She was nineteen, and the family was worried. Not since adolescence when her father had cracked a boy over the head for keeping her out after midnight, and her mother had spent all the following week talking marriage to the boy’s grandmother, had she brought anything eligible around for inspection. She was too much with books, she worked too hard, it wasn’t natural, she would die an old maid. And there were times, that summer, when she was afraid maybe they were right.
The battle of Moe Schlepp began in early June. Like he was the last man.
“Faege had a letter today,” her mother timidly opened the door to her room as she sat studying for finals. “Her youngest is coming home in August. For furlough.”
Dobkie-Dora-Dolly stayed with her books. She knew what her mother was pushing.
“He’s a Private . . . First Class.”
Her kid brother, who’d had to fake his age to get in at all, was a Seaman, Ordinary, and her big brother, who had a nagging wife and four snotty brats, was a taxi driver, plain. At that rate, Faege’s youngest was pretty good pickings.
In July, when she was working midnight to eight, taking classes in summer session from eight-thirty to noon, sleeping from one to five and studying in whatever hours were left, her father, sneaking in from a pinochle game, stopped her on the stairs as she was leaving for the office. “You remember Schlepp?” he said.
She remembered all right. Schlepp was one of his pinochle partners from the Workmen’s Circle. Also Faege’s husband.
“His boy, Moe, is coming home next month.”
“I know already.”
“How come you know?”
“Ma.”
“Oh. . . .” He shook his head, his mouth puckering and a frown furrowing. “He’s not like the others,” her father offered.
The others were the rest of the Schlepp boys, five of them, all built like icemen, big, fleshy, with huge red hands.
“He don’t talk politics,” her father said.
Old man Schlepp was a soapbox orator and the boys generally tailed along. At least before the war. She had a fleeting vision of the whole red-faced Schlepp clan, in the middle of Franklin Field, with handkerchiefs, sweating and exhorting.
She raced for her streetcar. “I’ll be late.” Then turning to her father, who still pondered on the stairs, “Stop worrying. I’m not a freak.”
The summer was unendurably muggy and hot. She liked working nights, because it was cooler then. She was losing weight fast, which was all to the good; she had a tendency to heft which the family found “rosily blooming” but which left her aching for a little consumption, her ideal was Margaret Sullavan with a desperate, throaty, come-and-protect me voice.

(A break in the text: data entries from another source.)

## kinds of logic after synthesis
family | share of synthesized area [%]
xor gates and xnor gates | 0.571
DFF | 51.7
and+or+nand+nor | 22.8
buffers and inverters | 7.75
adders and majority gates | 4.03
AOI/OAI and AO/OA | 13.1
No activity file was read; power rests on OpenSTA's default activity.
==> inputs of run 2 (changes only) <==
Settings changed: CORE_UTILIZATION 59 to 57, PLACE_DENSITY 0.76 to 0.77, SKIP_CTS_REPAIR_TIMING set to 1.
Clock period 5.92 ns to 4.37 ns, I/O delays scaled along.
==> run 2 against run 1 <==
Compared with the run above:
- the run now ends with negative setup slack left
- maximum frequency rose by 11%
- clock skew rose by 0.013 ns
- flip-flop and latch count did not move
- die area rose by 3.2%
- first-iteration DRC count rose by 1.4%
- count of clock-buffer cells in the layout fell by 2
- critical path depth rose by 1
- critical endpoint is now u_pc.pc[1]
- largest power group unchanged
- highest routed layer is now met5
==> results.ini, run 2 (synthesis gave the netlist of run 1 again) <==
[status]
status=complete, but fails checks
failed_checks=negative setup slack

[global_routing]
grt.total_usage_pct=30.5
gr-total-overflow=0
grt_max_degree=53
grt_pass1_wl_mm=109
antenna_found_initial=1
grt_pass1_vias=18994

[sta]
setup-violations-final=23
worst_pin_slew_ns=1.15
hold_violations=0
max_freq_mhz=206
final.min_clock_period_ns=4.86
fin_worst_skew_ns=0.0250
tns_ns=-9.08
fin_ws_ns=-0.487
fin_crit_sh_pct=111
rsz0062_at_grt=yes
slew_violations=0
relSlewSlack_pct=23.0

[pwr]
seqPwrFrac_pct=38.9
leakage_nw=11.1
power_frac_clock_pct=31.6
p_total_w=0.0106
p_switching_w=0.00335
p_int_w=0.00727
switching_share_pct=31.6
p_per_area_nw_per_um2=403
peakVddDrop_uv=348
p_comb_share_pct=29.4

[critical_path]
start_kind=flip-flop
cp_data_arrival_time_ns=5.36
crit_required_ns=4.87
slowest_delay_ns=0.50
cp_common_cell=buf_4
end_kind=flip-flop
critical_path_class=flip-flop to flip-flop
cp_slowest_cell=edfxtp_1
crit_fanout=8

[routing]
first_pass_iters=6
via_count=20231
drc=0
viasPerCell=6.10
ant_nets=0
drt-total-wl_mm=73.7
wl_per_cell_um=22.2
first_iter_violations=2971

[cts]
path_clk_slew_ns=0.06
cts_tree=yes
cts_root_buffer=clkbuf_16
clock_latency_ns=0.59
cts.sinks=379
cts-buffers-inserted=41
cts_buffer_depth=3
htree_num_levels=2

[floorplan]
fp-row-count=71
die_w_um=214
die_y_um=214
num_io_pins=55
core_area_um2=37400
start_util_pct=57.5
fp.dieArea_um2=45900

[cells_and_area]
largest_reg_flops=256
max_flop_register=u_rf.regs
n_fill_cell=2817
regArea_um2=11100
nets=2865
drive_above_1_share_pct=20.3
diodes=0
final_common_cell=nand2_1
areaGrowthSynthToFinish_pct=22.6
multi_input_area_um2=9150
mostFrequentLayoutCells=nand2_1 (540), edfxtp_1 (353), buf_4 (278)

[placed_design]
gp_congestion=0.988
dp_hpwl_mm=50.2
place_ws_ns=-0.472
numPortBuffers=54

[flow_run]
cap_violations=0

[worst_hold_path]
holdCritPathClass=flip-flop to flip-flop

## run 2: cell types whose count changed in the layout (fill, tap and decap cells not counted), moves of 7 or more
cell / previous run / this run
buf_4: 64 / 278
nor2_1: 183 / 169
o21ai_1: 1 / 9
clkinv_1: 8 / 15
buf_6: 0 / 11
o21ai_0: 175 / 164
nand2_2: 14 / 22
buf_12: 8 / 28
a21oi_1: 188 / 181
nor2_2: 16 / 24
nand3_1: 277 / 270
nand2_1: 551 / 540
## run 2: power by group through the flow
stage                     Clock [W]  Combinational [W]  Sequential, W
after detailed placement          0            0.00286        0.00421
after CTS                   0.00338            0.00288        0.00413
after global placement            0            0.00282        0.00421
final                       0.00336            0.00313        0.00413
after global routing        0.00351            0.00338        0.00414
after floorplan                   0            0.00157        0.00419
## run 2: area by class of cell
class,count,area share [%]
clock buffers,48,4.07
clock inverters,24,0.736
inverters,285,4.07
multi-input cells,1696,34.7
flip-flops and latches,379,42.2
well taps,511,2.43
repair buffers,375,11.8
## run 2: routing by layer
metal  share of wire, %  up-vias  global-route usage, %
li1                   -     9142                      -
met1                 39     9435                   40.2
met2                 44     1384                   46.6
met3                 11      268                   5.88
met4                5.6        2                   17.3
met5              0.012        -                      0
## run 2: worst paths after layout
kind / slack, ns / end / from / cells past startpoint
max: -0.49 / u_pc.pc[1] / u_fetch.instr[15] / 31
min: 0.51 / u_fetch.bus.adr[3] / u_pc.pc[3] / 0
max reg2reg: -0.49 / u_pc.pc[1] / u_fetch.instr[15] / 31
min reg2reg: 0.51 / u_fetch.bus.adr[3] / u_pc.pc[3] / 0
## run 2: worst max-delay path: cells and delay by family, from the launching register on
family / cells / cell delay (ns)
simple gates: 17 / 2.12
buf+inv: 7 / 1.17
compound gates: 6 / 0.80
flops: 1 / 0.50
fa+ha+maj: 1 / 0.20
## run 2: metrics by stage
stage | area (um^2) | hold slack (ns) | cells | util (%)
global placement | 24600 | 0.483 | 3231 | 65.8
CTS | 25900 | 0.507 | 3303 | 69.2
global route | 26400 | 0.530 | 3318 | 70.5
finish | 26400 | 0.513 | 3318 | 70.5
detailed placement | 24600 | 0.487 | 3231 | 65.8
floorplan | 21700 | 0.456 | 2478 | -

Sad, sagging circles were beginning to loop beneath her eyes and her face was turning the color of a stale, hard-boiled egg from the lack of sunlight and fresh air. On her, however, she felt it looked interesting. With the amount of reading she’d done, she figured there must be somebody, somewhere who would at least find her interesting. The trouble was, even traipsing around on streetcars and subways half the night and wandering through the sailors on Scollay Square, nothing ever happened. She was ripe for something to happen.
_____________
Looking back in later years, it seemed as if it had all been telescoped into that single, short, poignant summer. In truth, of course, it hadn’t. There were the years before, years when, fleeing from the youth under the tree, the shock of physical fact, she had burrowed in, walking the city sidewalks with steel arch supports and lisle stockings, trembling. With time, as she reached out, the years when, clutching a box seat ticket, she sat in the dark of the Colonial Theater and began to believe. And still later, as she rode the subways from Newspaper Row, the wobbly movement into high heels and the tottering at the top of the stairs.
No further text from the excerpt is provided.